His idealized self will be injured more in the breaking of an oath than in the forsaking of a potentially prosperous relationship.

Frankly I think his calculations are a little off, but I don't know the specifics of his relationship.

Without knowing him better it's difficult to say how capable you'd be of taking him from her, but it's definitely possible.

That's what I suspected, the whole "I'm already committed to XYZ now and I can't back out." What's odd to me about this is that I never once pushed him for a romantic relationship. Actually, if you would be amenable to speaking in private, I'd like to discuss this more with you. I just don't feel right about saying too much about him in a public forum.


NTJ= loyalty, honor, commitment.

Makes us asshats at times too.

Could you elaborate on that a bit more? Shouldn't loyalty and commitment have prevented him from confessing to me in the first place? And, isn't what he's doing now technically disloyal?



Some possibilities:

  1. Girlfriend could be jealous of talking on the phone, but he (or she) doesn't want to disclose that.
  2. He simply wanted to be completely open and honest with you about why he hasn't kept in touch, even though he can't or doesn't want to change his current relationship any.

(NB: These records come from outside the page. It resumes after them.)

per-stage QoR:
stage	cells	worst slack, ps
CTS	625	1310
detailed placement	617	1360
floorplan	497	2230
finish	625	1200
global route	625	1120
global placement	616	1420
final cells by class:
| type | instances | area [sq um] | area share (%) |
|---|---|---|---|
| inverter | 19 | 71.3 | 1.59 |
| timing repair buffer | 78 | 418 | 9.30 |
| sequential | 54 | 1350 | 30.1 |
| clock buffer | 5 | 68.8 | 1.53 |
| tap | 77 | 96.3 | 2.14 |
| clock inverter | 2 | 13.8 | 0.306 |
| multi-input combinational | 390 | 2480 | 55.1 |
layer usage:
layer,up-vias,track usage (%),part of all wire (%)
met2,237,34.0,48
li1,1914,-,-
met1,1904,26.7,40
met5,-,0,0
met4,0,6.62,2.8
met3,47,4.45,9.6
$ cat src/rtl/data_mem_if.sv
// Request/response bundle between the CPU data-memory port and data_mem_responder.
// The master modport is the CPU side; the slave modport is the responder side.
interface data_mem_if #(
   parameter int DATA_W = 16
);
   logic              req_valid;
   logic              req_write;
   logic [15:0]       req_addr;
   logic [DATA_W-1:0] req_wdata;
   logic              req_ready;
   logic              resp_valid;
   logic [DATA_W-1:0] resp_rdata;
   logic              resp_err;
   logic              busy;

   modport master (
      output req_valid,
      output req_write,
      output req_addr,
      output req_wdata,
      input  req_ready,
      input  resp_valid,
      input  resp_rdata,
      input  resp_err,
      input  busy
   );

   modport slave (
      input  req_valid,
      input  req_write,
      input  req_addr,
      input  req_wdata,
      output req_ready,
      output resp_valid,
      output resp_rdata,
      output resp_err,
      output busy
   );
endinterface
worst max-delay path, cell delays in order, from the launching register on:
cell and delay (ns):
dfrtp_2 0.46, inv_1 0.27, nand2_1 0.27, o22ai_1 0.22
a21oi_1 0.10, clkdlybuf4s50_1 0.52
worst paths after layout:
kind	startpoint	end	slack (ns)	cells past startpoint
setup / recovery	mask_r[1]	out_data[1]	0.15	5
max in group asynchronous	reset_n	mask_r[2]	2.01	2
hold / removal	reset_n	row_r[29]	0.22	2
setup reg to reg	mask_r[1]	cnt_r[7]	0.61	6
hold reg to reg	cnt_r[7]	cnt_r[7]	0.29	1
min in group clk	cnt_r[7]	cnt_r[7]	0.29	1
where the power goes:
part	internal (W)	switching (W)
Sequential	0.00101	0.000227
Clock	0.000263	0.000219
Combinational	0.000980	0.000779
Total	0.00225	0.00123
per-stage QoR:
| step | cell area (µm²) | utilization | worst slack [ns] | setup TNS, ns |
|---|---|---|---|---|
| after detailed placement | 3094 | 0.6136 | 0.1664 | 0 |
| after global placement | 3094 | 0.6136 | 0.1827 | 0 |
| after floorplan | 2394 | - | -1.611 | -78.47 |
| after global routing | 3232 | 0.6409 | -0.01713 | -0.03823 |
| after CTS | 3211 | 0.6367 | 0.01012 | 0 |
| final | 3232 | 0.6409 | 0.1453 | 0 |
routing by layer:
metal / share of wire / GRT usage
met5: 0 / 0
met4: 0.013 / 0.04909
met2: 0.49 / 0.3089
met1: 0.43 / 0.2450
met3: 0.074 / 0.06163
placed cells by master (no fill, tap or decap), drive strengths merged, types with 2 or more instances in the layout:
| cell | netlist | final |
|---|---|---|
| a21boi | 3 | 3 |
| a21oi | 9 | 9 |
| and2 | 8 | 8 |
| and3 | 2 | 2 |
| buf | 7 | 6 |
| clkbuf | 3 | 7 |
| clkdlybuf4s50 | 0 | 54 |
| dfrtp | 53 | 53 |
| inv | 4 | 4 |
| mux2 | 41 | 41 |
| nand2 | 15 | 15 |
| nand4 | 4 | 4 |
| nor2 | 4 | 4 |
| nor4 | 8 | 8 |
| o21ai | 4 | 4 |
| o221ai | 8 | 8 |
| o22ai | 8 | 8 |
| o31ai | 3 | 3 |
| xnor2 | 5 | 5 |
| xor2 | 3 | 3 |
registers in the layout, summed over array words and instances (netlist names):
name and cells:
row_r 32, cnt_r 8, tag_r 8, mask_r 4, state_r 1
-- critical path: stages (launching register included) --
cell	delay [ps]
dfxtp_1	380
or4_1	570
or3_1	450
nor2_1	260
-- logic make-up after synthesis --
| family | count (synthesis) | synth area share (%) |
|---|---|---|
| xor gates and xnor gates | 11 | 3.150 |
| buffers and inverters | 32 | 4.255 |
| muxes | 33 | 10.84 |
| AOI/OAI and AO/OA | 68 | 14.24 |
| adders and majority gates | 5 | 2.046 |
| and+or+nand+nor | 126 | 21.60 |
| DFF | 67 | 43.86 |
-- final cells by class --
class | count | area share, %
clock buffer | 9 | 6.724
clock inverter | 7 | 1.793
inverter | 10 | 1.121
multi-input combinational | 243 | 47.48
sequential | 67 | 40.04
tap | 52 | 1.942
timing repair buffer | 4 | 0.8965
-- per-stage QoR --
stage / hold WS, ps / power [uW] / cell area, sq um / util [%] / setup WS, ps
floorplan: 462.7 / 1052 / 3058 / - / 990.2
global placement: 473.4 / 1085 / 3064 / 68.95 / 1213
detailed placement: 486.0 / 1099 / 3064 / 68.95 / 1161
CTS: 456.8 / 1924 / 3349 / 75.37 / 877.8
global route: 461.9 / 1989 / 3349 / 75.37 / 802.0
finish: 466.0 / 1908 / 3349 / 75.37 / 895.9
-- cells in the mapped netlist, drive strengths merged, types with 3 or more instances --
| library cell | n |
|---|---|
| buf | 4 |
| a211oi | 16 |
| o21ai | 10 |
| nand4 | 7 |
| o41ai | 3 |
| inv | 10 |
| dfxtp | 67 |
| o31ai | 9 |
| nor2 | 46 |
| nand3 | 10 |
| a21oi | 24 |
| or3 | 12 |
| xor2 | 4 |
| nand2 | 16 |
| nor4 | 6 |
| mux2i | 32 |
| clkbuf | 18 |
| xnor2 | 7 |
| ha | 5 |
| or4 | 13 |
**config.mk**
```make
export PLATFORM = sky130hd
export DESIGN_NAME = jt89_wrseq
export DESIGN_NICKNAME = d
export VERILOG_FILES = /design/src/rtl/jt89_wrseq_pkg.sv /design/src/rtl/jt89_wrseq_fifo.sv /design/src/rtl/jt89_wrseq.sv
export SDC_FILE = /design/constraint.sdc
export NUM_CORES = 1
export LEC_CHECK = 0
export CORE_MARGIN = 8
export CORE_UTILIZATION = 57
export CTS_BUF_LIST = sky130_fd_sc_hd__clkbuf_4
export CTS_CLUSTER_SIZE = 25
export DETAILED_ROUTE_END_ITERATION = 12
export PLACE_DENSITY_LB_ADDON = 0.2
export SKIP_CTS_REPAIR_TIMING = 1
export SYNTH_ARGS = -nofsm -noshare
export SYNTH_HDL_FRONTEND = slang
export SYNTH_SLANG_ARGS = --single-unit
```
**constraint.sdc**
```tcl
create_clock -name clk -period 4.29 [get_ports clk]
set_input_delay 1.0725 -clock clk [delete_from_list [all_inputs] [get_ports clk]]
set_output_delay 1.0725 -clock clk [all_outputs]
set_load 0.005 [all_outputs]
```
## src/rtl/bus_seq_unlock_pkg.sv

```systemverilog
// bus_seq_unlock_pkg: FSM state encodings, LFSR taps, default key/window constants, key symbol unpacker
package bus_seq_unlock_pkg;
    localparam logic [1:0] S_LOCKED = 2'd0;
    localparam logic [1:0] S_ARMING = 2'd1;
    localparam logic [1:0] S_OPEN   = 2'd2;
    localparam logic [7:0] LFSR_TAPS   = 8'hB8;
    localparam logic [23:0] DEF_KEY_SEQ = 24'hA5C396;
    localparam logic [1:0]  DEF_WIN_VAL = 2'b01;
    function automatic logic [7:0] key_sym(input logic [127:0] seq, input int len, input int kw, input int idx);
        logic [127:0] s;
        logic [8:0] m;
        s = seq >> (kw * (len - 1 - idx));
        m = (9'd1 << kw) - 9'd1;
        return s[7:0] & m[7:0];
    endfunction
endpackage

```

## src/rtl/bus_seq_unlock_lfsr.sv

```systemverilog
// resp_lfsr: 8-bit Fibonacci LFSR, left shifting; i_load reloads SEED, i_step advances once, o_q current value
module resp_lfsr
    import bus_seq_unlock_pkg::*;
#(
    parameter logic [7:0] SEED = 8'hB4
) (
    input  logic       clk,
    input  logic       rst_n,
    input  logic       i_load,
    input  logic       i_step,
    output logic [7:0] o_q
);
    logic [7:0] r_q;
    always_ff @(posedge clk or negedge rst_n)
        if (!rst_n)      r_q <= SEED;
        else if (i_load) r_q <= SEED;
        else if (i_step) r_q <= {r_q[6:0], ^(r_q & LFSR_TAPS)};
    assign o_q = r_q;
endmodule

```

## src/rtl/bus_seq_unlock.sv

```systemverilog
// bus_seq_unlock: snoops window reads for a key sequence, then answers window reads with LFSR bits
// ports: clk/rst_n, bus_valid/bus_sel_n/bus_addr/bus_rd host access; rd_data/rd_oe response; unlocked, key_idx status
module bus_seq_unlock
    import bus_seq_unlock_pkg::*;
#(
    parameter int          ADDR_W     = 16,
    parameter int          WIN_HI     = 13,
    parameter int          WIN_LO     = 12,
    parameter              WIN_VAL    = DEF_WIN_VAL,
    parameter int          NIB_LO     = 4,
    parameter int          KEY_W      = 4,
    parameter int          KEY_LEN    = 6,
    parameter              KEY_SEQ    = DEF_KEY_SEQ,
    parameter logic [KEY_W-1:0] RELOCK_SYM = 4'hF,
    parameter int          RESP_W     = 1,
    parameter logic [7:0]  LFSR_SEED  = 8'hB4,
    parameter int          TIMEOUT    = 255,
    parameter bit          LOCK_ON_WR = 1'b1
) (
    input  logic              clk,
    input  logic              rst_n,
    input  logic              bus_valid,
    input  logic              bus_sel_n,
    input  logic [ADDR_W-1:0] bus_addr,
    input  logic              bus_rd,
    output logic [RESP_W-1:0] rd_data,
    output logic              rd_oe,
    output logic              unlocked,
    output logic [3:0]        key_idx
);
    localparam int CNT_W = $clog2(TIMEOUT + 1);
    localparam int WIN_W = WIN_HI - WIN_LO + 1;
    localparam logic [127:0] KEY_ALL = 128'(KEY_SEQ);
    if (KEY_LEN * KEY_W != $bits(KEY_SEQ)) begin : g_bad_key_bits
        $fatal(1, "KEY_SEQ width does not match KEY_LEN*KEY_W");
    end
    if (KEY_LEN < 2 || KEY_LEN > 16) begin : g_bad_key_len
        $fatal(1, "KEY_LEN out of range 2..16");
    end
    if (LFSR_SEED == 8'h00) begin : g_bad_seed
        $fatal(1, "LFSR_SEED must be non-zero");
    end
    logic [1:0]        r_state, w_state_n;
    logic [3:0]        r_idx, w_idx_n;
    logic [CNT_W-1:0]  r_cnt, w_cnt_n;
    logic              r_rd_oe, r_unlocked;
    logic [RESP_W-1:0] r_rd_data;
    logic              w_hit, w_rd, w_wr, w_load, w_resp;
    logic [KEY_W-1:0]  w_sym, w_key_cur, w_key0;
    logic [7:0]        w_lfsr;
    assign w_hit     = bus_valid & ~bus_sel_n & (bus_addr[WIN_HI:WIN_LO] == WIN_W'(WIN_VAL));
    assign w_rd      = w_hit & bus_rd;
    assign w_wr      = w_hit & ~bus_rd;
    assign w_sym     = bus_addr[NIB_LO+KEY_W-1:NIB_LO];
    assign w_key_cur = KEY_W'(key_sym(KEY_ALL, KEY_LEN, KEY_W, int'(r_idx)));
    assign w_key0    = KEY_W'(key_sym(KEY_ALL, KEY_LEN, KEY_W, 0));
    always_comb begin
        w_state_n = r_state;
        w_idx_n   = r_idx;
        w_cnt_n   = w_hit ? '0 : r_cnt;
        w_load    = 1'b0;
        w_resp    = 1'b0;
        if (w_wr && LOCK_ON_WR) begin
            w_state_n = S_LOCKED;
            w_idx_n   = 4'd0;
        end else if (w_rd && r_state == S_OPEN) begin
            w_state_n = (w_sym == RELOCK_SYM) ? S_LOCKED : S_OPEN;
            w_resp    = (w_sym != RELOCK_SYM);
        end else if (w_rd) begin
            // a wrong symbol that is itself the first key symbol restarts at step 1
            if (w_sym == w_key_cur && r_idx == 4'(KEY_LEN - 1)) begin
                w_state_n = S_OPEN;
                w_idx_n   = 4'd0;
                w_load    = 1'b1;
            end else if (w_sym == w_key_cur) begin
                w_state_n = S_ARMING;
                w_idx_n   = r_idx + 4'd1;
            end else begin
                w_state_n = (w_sym == w_key0) ? S_ARMING : S_LOCKED;
                w_idx_n   = (w_sym == w_key0) ? 4'd1 : 4'd0;
            end
        end else if (!w_hit && r_state == S_ARMING) begin
            // the TIMEOUT-th consecutive idle cycle drops the partial sequence
            w_state_n = (r_cnt >= CNT_W'(TIMEOUT - 1)) ? S_LOCKED : S_ARMING;
            w_idx_n   = (r_cnt >= CNT_W'(TIMEOUT - 1)) ? 4'd0 : r_idx;
            w_cnt_n   = (r_cnt >= CNT_W'(TIMEOUT - 1)) ? '0 : r_cnt + CNT_W'(1);
        end
    end
    always_ff @(posedge clk or negedge rst_n)
        if (!rst_n) begin
            r_state    <= S_LOCKED;
            r_idx      <= 4'd0;
            r_cnt      <= '0;
            r_rd_oe    <= 1'b0;
            r_rd_data  <= '0;
            r_unlocked <= 1'b0;
        end else begin
            r_state    <= w_state_n;
            r_idx      <= w_idx_n;
            r_cnt      <= w_cnt_n;
            r_rd_oe    <= w_resp;
            r_unlocked <= (w_state_n == S_OPEN);
            if (w_resp) r_rd_data <= w_lfsr[RESP_W-1:0];
        end
    resp_lfsr #(.SEED(LFSR_SEED)) u_lfsr (
        .clk    (clk),
        .rst_n  (rst_n),
        .i_load (w_load),
        .i_step (w_resp),
        .o_q    (w_lfsr)
    );
    assign rd_data  = r_rd_data;
    assign rd_oe    = r_rd_oe;
    assign unlocked = r_unlocked;
    assign key_idx  = r_idx;
endmodule

```
File: config.mk
export PLATFORM = sky130hd
export DESIGN_NAME = cmp_scheduler
export DESIGN_NICKNAME = d
export VERILOG_FILES = /design/src/rtl/cmp_scheduler.sv
export SDC_FILE = /design/constraint.sdc
export NUM_CORES = 1
export LEC_CHECK = 0
export ABC_AREA = 1
export ABC_CLOCK_PERIOD_IN_PS = 2200
export BUFFER_PORTS_ARGS = -buffer_cell sky130_fd_sc_hd__buf_2
export CORE_MARGIN = 8
export CORE_UTILIZATION = 30
export DETAILED_ROUTE_END_ITERATION = 10
export PLACE_DENSITY_LB_ADDON = 0.1
export SETUP_SLACK_MARGIN = 0.1
export SLEW_MARGIN = 20
export SYNTH_ARGS = -nofsm -noshare
export SYNTH_HDL_FRONTEND = slang
export SYNTH_SLANG_ARGS = --single-unit
File: constraint.sdc
create_clock -name clk -period 2.2 [get_ports clk]
set_clock_uncertainty 0.05 [all_clocks]
set_input_delay 0.11 -clock clk [delete_from_list [all_inputs] [get_ports clk]]
set_output_delay 0.11 -clock clk [all_outputs]
set_load 0.01 [all_outputs]
File: src/rtl/cmp_scheduler.sv
// cmp_scheduler
//   Round-robin front end that shares one pipelined FP less-than comparator
//   (FloPoCo 11/18, 32-bit words) among N requesters. One request is accepted
//   per cycle. The requester ID rides a tag pipeline matched to the comparator
//   latency, so each result returns to the requester that issued it.
//
// Ports
//   clk, rst            single rising-edge clock, synchronous active-high reset
//   req_valid[N]        per-requester request valid
//   req_ready[N]        one-hot grant (combinational); accept = valid & ready
//   req_a/req_b[N*W]    flattened operands, requester i at [i*WIDTH +: WIDTH]
//   cmp_a/cmp_b[W]      registered operands to the comparator
//   cmp_less            comparator result, CMP_LAT cycles after cmp_a/cmp_b
//   rsp_valid[N]        one-hot single-cycle response strobe (registered)
//   rsp_less            result for the strobed requester (registered)
//   inflight            accepted requests not yet responded
module cmp_scheduler #(
  parameter int N       = 4,
  parameter int WIDTH   = 32,
  parameter int CMP_LAT = 2
) (
  input  logic                          clk,
  input  logic                          rst,
  input  logic [N-1:0]                  req_valid,
  output logic [N-1:0]                  req_ready,
  input  logic [N*WIDTH-1:0]            req_a,
  input  logic [N*WIDTH-1:0]            req_b,
  output logic [WIDTH-1:0]              cmp_a,
  output logic [WIDTH-1:0]              cmp_b,
  input  logic                          cmp_less,
  output logic [N-1:0]                  rsp_valid,
  output logic                          rsp_less,
  output logic [$clog2(CMP_LAT+2)-1:0]  inflight
);

  localparam int IDW = (N > 1) ? $clog2(N) : 1;
  localparam int CW  = $clog2(CMP_LAT + 2);

  // ---------------------------------------------------------------- arbiter
  logic [IDW-1:0] rr_q, rr_d;
  logic           grant_vld;
  logic [IDW-1:0] grant_id;
  logic [IDW:0]   cand;

  // Scan rr, rr+1, ... mod N; the extra bit in cand absorbs the wrap.
  always_comb begin
    grant_vld = 1'b0;
    grant_id  = '0;
    req_ready = '0;
    cand      = '0;
    for (int off = 0; off < N; off++) begin
      cand = {1'b0, rr_q} + (IDW+1)'(off);
      if (cand >= (IDW+1)'(N)) cand = cand - (IDW+1)'(N);
      if (!grant_vld && !rst && req_valid[cand[IDW-1:0]]) begin
        grant_vld = 1'b1;
        grant_id  = cand[IDW-1:0];
      end
    end
    if (grant_vld) req_ready[grant_id] = 1'b1;
  end

  always_comb begin
    rr_d = rr_q;
    if (grant_vld) rr_d = (grant_id == IDW'(N-1)) ? '0 : grant_id + IDW'(1);
  end

  // ------------------------------------------------------------------ issue
  logic [WIDTH-1:0] cmp_a_q, cmp_a_d, cmp_b_q, cmp_b_d;

  // Operands hold when idle; the comparator output is simply not tagged.
  always_comb begin
    cmp_a_d = cmp_a_q;
    cmp_b_d = cmp_b_q;
    if (grant_vld) begin
      cmp_a_d = req_a[grant_id*WIDTH +: WIDTH];
      cmp_b_d = req_b[grant_id*WIDTH +: WIDTH];
    end
  end

  // ------------------------------------------------------------ tag pipeline
  // Stage 0 is loaded at the accept edge, so stage CMP_LAT lines up with the
  // cycle in which cmp_less belongs to that request.
  logic [CMP_LAT:0]          vld_pipe_q, vld_pipe_d;
  logic [CMP_LAT:0][IDW-1:0] id_pipe_q,  id_pipe_d;
  logic                      rsp_fire;

  always_comb begin
    vld_pipe_d = {vld_pipe_q[CMP_LAT-1:0], grant_vld};
    id_pipe_d  = {id_pipe_q[CMP_LAT-1:0], grant_id};
  end

  assign rsp_fire = vld_pipe_q[CMP_LAT];

  logic [N-1:0] rsp_valid_q, rsp_valid_d;
  logic         rsp_less_q, rsp_less_d;

  always_comb begin
    rsp_valid_d = '0;
    rsp_less_d  = 1'b0;
    if (rsp_fire) begin
      rsp_valid_d[id_pipe_q[CMP_LAT]] = 1'b1;
      rsp_less_d                      = cmp_less;
    end
  end

  // --------------------------------------------------------------- inflight
  logic [CW-1:0] inflight_q, inflight_d;

  always_comb begin
    inflight_d = inflight_q;
    case ({grant_vld, rsp_fire})
      2'b10:   inflight_d = inflight_q + CW'(1);
      2'b01:   inflight_d = inflight_q - CW'(1);
      default: inflight_d = inflight_q;
    endcase
  end

  // -------------------------------------------------------------- registers
  always_ff @(posedge clk) begin
    if (rst) begin
      rr_q        <= '0;
      cmp_a_q     <= '0;
      cmp_b_q     <= '0;
      vld_pipe_q  <= '0;
      id_pipe_q   <= '0;
      rsp_valid_q <= '0;
      rsp_less_q  <= 1'b0;
      inflight_q  <= '0;
    end else begin
      rr_q        <= rr_d;
      cmp_a_q     <= cmp_a_d;
      cmp_b_q     <= cmp_b_d;
      vld_pipe_q  <= vld_pipe_d;
      id_pipe_q   <= id_pipe_d;
      rsp_valid_q <= rsp_valid_d;
      rsp_less_q  <= rsp_less_d;
      inflight_q  <= inflight_d;
    end
  end

  assign cmp_a     = cmp_a_q;
  assign cmp_b     = cmp_b_q;
  assign rsp_valid = rsp_valid_q;
  assign rsp_less  = rsp_less_q;
  assign inflight  = inflight_q;

endmodule

==> flow_metrics.env <==
export IMPL_routed_via_density=4.681
export IMPL_worst_slew_pin_transition_ns=0.3666
export IMPL_post_route_period_util_pct=102.3
export IMPL_yosysWarningCount=0
export IMPL_port_bufs=337
export IMPL_layout_commonest_cell="buf_2"
export IMPL_p_per_area_nw_per_um2=1617
export IMPL_drtAntennaViolNets=0
export IMPL_final_period_minus_worst_setup_slack_ns=2.250
export IMPL_groute_usage_overall_pct=20.25
export IMPL_violations="negative setup slack"
export IMPL_initial_core_util_pct=30.50
export IMPL_post_route_util_pct=47.66
export IMPL_yosys_area_top_type="dfxtp_1"
export IMPL_place_gp_congestion=0.8594
export IMPL_final_setup_worst_slack_ns=-0.05045
export IMPL_sink_count=82
export IMPL_outcome="finished with violations"
export IMPL_grt_antenna_before_repair=6
export IMPL_post_route_cell_area_um2=9276
export IMPL_syn_nets=1310
export IMPL_dr_total_vias=7747
export IMPL_preCtsSetupSlack_ns=-0.1278
export IMPL_dr_pass1_iters=7
export IMPL_nFillCells=2087
export IMPL_clk_pin_slew_worst_paths_ns=0.08
export IMPL_max_clock_freq_ghz=0.4444
export IMPL_worst_setup_path_end_kind="output port"
export IMPL_vdd_ir_drop_worst_uv=675.1
export IMPL_detailed_place_hpwl_um=18740
export IMPL_power_mw=15.00
export IMPL_nNetsFinal=1648
export IMPL_grt_pass1_vias=7516
export IMPL_overflow_left_after_global_routing=0
export IMPL_placement_cell_area_um2=7980
export IMPL_most_prevalent_standard_cell_on_the_critical_path="nand2_4"
export IMPL_report_final_hold_viol_count=0
export IMPL_largest_driver_fanout_on_the_critical_path=7
export IMPL_proportion_of_netlist_area_held_by_the_largest_area_contributor_pct=27.66
export IMPL_cts_htree_levels=3
export IMPL_timing_worst_setup_path_type="reg2out"
export IMPL_routed_wire_length_per_instance_um=16.22
export IMPL_slew_viol_final=0
export IMPL_leakagePower_nw=5.373
export IMPL_clock_latency_late_sink_ns=0.35
export IMPL_grt_pass1_wl_um=39470
export IMPL_rsz0062_at_grt="yes"
export IMPL_cpMaxStageDelayCell="dfxtp_4"
export IMPL_area_of_the_mapped_netlist_um2=5936
export IMPL_growth_of_design_area_from_synthesis_to_finish_pct=56.28
export IMPL_clockBufferDepth=2
export IMPL_yosys_cell_types_count=21
export IMPL_num_rows=51
export IMPL_coreArea_um2=19460
export IMPL_io_pins=338
export IMPL_final_cell_mix="buf_2, nand3_1, nand2_1, inv_1, nor2_1"
export IMPL_hold_slack_ns=0.01263
export IMPL_wirelength_um=26850
export IMPL_timing_critical_path_cells="buf_8 > nand2_4 > nand2_4 > nand2_4 > nand2_4 > nor2_4 > nor2_4 > nand3_4 > nand2_8 > buf_12 > ha_4 > inv_4 > nor2_4 > buf_6"
export IMPL_worst_path_largest_cell_delay_ns=0.41
export IMPL_critical_path_required_ns=2.04
export IMPL_drc_errors=0
export IMPL_crit_path_start_kind="register"
export IMPL_tritoncts="yes"
export IMPL_cts_root_buf="clkbuf_16"
export IMPL_final_setup_viol_count=5
export IMPL_die_h_um=156.7
export IMPL_synth_sequential_area_ratio_pct=27.66
export IMPL_crit_arrival_ns=2.09
export IMPL_synthesis_area_per_instance_um2=5.680
export IMPL_maxCapViolCount=0
export IMPL_post_route_cells_drive_above_1_share_pct=36.24
export IMPL_grt_max_degree=54
export IMPL_max_slew_margin_pct=75.56
export IMPL_die_area_um2=24540
export IMPL_worst_hold_path_type="in2reg"
export IMPL_first_iter_violations=480
export IMPL_cts_bufs_inserted=9
export IMPL_die_width_um=156.7
export IMPL_postSynthRegisterBits=82
export IMPL_synthesis_instances=1045
export IMPL_synthTopCellsByArea="dfxtp_1, nand3_1, nand2_1"
synthesized netlist by cell type (all sizes together):
| cell | n |
|---|---|
| nor3 | 5 |
| nand4 | 1 |
| ha | 2 |
| buf | 58 |
| o21ai | 68 |
| clkbuf | 22 |
| inv | 152 |
| dfxtp | 82 |
| a21oi | 4 |
| nor2 | 143 |
| nand2 | 234 |
| nand3 | 274 |
flip-flops by register name (all words and copies together), names as in the netlist:
| register | count |
|---|---|
| cmp_a | 32 |
| cmp_b | 32 |
| id_pipe_d | 4 |
| id_pipe_q | 2 |
| inflight | 2 |
| rr_q | 2 |
| rsp_less | 1 |
| rsp_valid | 4 |
| vld_pipe_q | 3 |
cells by family (layout without fill, tap and decap cells):
logic type / Yosys count / after routing / share of synthesized area, %
compound gates: 72 / 72 / 6.071
simple gates: 657 / 657 / 48.19
fa+ha+maj: 2 / 2 / 0.4215
flops: 82 / 82 / 27.66
buf+inv: 232 / 575 / 17.66
other cells: 0 / 2 / 0
power breakdown:
| part | switching [mW] | leakage (nW) | internal (mW) |
|---|---|---|---|
| combinational | 6.28 | 4.56 | 4.90 |
| sequential | 0.275 | 0.682 | 2.06 |
| clock | 0.702 | 0.133 | 0.784 |
metrics by stage:
| step | TNS (ns) | std cells |
|---|---|---|
| finish | -0.1624 | 1655 |
| global route | -5.726 | 1655 |
| CTS | -0.9786 | 1632 |
| detailed placement | -4.617 | 1600 |
| global placement | -0.4595 | 1600 |
| floorplan | 0 | 1045 |
worst paths after layout:
check / startpoint / to / slack [ns] / cells after the start
worst max-delay path: rr_q[0] / req_ready[3] / -0.05 / 14
worst min-delay path: rst / vld_pipe_q[1] / 0.01 / 2
worst max register to register: rr_q[0] / cmp_b[20] / -0.02 / 17
worst min register to register: id_pipe_d[2] / id_pipe_d[4] / 0.35 / 2
routing by layer:
layer / global-route usage, % / vias to the layer above / wire, µm
li1: - / 3974 / -
met1: 23.83 / 3423 / 11290
met2: 33.94 / 302 / 12830
met3: 5.957 / 40 / 2134
met4: 8.009 / 8 / 547
met5: 0 / - / 49
cell type report:
type | count | area (µm²) | area share, %
antenna | 2 | 5.005 | 0.05395
clock buffer | 9 | 225.2 | 2.428
clock inverter | 7 | 58.81 | 0.6339
inverter | 152 | 595.6 | 6.420
multi-input combinational | 731 | 3642 | 39.26
sequential | 82 | 1649 | 17.78
tap | 265 | 331.6 | 3.574
timing repair buffer | 407 | 2769 | 29.85
what timing repair did:
| action | CTS | global route |
|---|---|---|
| buffers inserted | 11 | 14 |
| pin swaps | 23 | 48 |
| endpoints found under the hold margin | 1 | 0 |
| gates cloned | 4 | 7 |
| resized for setup | 49 | 83 |
| hold buffers | 1 | 0 |
| setup endpoints to repair | 71 | 70 |
worst max-delay path: cells and delay by family (launching register included):
| kind | cells | cell delay [ns] |
|---|---|---|
| DFF | 1 | 0.41 |
| adders and majority gates | 1 | 0.13 |
| buffers and inverters | 4 | 0.41 |
| and+or+nand+nor | 9 | 0.78 |
Power figures use the tool's default switching activity.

Oh, she's made it plain that she doesn't like me. Not that I blame her - if my boyfriend were behaving the way he is, then I'd be upset too. No, scratch that. I wouldn't be with him anymore.

I see your point about the honesty, but doesn't it seem like he could've told me some kind of believable half truth, like being busy at work, and then we could have remained in the friendship holding pattern? It seems to me that confessing to me caused him a lot more trouble than keeping it to himself.
 

JAVO

.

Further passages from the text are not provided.